Exact Replica Symmetric solution for transverse field Hopfield model under finite Trotter size

TL;DR

This paper provides an exact replica symmetric solution for the quantum Hopfield model with finite Trotter slices, revealing quantitative differences from static approximation results by analyzing the model's phase diagram.

Contribution

It introduces an exact solution for the quantum Hopfield model with finite Trotter size using the replica method, and compares it to the static approximation.

Findings

Quantitative differences from static approximation results

Phase diagram with respect to transverse field and pattern number

Introduction of a quasi-static relation for analysis

Abstract

We analyze the quantum Hopfield model in which an extensive number of patterns are embedded in the presence of a uniform transverse field.
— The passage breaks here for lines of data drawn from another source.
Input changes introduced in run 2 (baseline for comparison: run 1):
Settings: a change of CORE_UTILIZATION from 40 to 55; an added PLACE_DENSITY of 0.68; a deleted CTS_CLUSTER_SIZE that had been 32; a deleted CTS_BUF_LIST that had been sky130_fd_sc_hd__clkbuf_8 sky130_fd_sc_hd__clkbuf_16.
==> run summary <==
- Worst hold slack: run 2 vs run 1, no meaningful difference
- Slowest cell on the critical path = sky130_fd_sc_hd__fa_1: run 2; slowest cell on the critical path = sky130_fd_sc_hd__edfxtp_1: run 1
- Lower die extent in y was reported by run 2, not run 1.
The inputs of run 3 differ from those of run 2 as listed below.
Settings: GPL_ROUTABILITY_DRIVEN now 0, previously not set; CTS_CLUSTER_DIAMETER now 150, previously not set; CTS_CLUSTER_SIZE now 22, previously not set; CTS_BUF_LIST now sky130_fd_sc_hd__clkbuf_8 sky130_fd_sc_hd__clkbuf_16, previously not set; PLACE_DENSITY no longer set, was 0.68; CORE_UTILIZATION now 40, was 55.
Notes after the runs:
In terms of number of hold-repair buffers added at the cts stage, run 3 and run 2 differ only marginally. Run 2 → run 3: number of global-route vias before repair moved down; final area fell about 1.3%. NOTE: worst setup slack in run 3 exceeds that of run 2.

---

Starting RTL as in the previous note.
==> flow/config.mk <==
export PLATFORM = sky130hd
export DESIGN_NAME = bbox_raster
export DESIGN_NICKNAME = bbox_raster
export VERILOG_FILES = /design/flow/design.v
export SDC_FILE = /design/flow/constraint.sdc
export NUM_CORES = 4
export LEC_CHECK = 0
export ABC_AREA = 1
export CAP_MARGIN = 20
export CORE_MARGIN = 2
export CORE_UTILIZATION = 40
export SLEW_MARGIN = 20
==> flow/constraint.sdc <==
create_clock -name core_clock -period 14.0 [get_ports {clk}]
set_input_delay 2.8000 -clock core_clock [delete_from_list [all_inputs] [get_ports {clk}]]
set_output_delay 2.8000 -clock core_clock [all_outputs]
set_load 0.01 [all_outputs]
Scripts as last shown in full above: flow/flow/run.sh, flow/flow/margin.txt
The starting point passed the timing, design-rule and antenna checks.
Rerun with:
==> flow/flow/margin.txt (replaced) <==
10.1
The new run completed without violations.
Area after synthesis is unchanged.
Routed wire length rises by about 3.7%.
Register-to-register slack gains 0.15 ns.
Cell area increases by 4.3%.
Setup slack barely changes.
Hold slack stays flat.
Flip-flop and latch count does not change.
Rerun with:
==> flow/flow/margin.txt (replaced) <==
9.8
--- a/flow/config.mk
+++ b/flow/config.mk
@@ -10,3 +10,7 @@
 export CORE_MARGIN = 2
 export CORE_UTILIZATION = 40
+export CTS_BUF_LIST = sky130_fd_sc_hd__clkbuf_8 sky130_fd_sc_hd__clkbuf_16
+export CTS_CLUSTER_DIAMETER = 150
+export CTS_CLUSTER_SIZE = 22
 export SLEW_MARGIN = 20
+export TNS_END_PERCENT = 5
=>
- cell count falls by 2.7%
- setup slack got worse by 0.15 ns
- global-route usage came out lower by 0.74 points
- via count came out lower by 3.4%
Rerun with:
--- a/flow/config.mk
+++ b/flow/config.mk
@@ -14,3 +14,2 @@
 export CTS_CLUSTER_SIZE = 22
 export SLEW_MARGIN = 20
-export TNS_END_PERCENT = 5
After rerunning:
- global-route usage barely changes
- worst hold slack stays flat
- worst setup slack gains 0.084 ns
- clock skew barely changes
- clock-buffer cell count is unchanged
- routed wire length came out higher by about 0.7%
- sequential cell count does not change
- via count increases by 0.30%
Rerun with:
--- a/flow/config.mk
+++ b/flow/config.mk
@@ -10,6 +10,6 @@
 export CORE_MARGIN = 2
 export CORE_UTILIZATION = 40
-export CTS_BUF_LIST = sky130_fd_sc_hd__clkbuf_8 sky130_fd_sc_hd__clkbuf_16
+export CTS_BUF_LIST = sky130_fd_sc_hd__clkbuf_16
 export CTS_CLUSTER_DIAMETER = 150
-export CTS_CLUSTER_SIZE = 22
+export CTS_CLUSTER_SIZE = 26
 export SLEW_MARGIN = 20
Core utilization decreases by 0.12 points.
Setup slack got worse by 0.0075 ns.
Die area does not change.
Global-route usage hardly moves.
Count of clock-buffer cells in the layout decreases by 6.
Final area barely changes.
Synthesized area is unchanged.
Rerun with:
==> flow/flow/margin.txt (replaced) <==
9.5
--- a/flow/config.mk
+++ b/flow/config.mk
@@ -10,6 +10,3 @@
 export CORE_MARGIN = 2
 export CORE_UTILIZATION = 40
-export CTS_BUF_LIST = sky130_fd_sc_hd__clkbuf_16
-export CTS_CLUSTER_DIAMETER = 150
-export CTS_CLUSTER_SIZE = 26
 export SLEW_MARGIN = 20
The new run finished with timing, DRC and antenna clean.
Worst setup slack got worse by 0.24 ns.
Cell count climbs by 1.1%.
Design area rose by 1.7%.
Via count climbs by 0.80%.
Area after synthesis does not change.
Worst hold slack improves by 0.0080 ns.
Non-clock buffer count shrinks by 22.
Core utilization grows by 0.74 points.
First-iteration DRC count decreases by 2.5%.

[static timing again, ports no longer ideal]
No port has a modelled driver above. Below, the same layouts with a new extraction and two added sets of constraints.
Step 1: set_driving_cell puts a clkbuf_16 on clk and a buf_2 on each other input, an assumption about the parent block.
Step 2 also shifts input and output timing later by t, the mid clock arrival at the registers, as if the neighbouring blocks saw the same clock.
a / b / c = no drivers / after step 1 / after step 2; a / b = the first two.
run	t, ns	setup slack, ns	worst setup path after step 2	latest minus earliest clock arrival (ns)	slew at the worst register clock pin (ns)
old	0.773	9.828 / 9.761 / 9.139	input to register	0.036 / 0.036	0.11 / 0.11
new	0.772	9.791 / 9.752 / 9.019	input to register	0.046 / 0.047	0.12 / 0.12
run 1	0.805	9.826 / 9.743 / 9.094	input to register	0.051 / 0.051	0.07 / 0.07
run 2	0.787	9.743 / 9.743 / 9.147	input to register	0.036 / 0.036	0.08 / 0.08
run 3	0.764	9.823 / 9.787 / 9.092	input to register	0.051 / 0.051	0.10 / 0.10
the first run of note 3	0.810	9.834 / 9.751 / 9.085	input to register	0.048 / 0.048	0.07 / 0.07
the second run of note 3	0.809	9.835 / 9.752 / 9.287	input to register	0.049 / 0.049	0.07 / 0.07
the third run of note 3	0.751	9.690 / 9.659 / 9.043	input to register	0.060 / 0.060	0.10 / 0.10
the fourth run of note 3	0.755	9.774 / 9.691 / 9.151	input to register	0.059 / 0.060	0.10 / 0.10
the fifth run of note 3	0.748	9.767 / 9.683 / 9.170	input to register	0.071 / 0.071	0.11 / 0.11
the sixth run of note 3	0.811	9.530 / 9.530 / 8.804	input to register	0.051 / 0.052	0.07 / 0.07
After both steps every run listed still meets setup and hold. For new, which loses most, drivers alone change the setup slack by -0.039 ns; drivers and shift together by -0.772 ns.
This analysis employs the replica method under the replica symmetric ansatz on the Suzuki-Trotter representation of the model, while keeping the number of Trotter slices $M$ finite. The statistical properties of the quantum Hopfield model in imaginary time are reduced to an effective $M$-spin long-range classical Ising model, which can be extensively studied using a dedicated Monte Carlo algorithm. This approach contrasts with the commonly applied static approximation, which ignores the imaginary time dependency of the order parameters, but allows $M \to \infty$ to be taken analytically. During the analysis, we introduce an exact but fundamentally weaker static relation, referred to as the quasi-static relation. We present the phase diagram of the model with respect to the transverse field strength and the number of embedded patterns, indicating a small but quantitative difference from previous results obtained using the static approximation.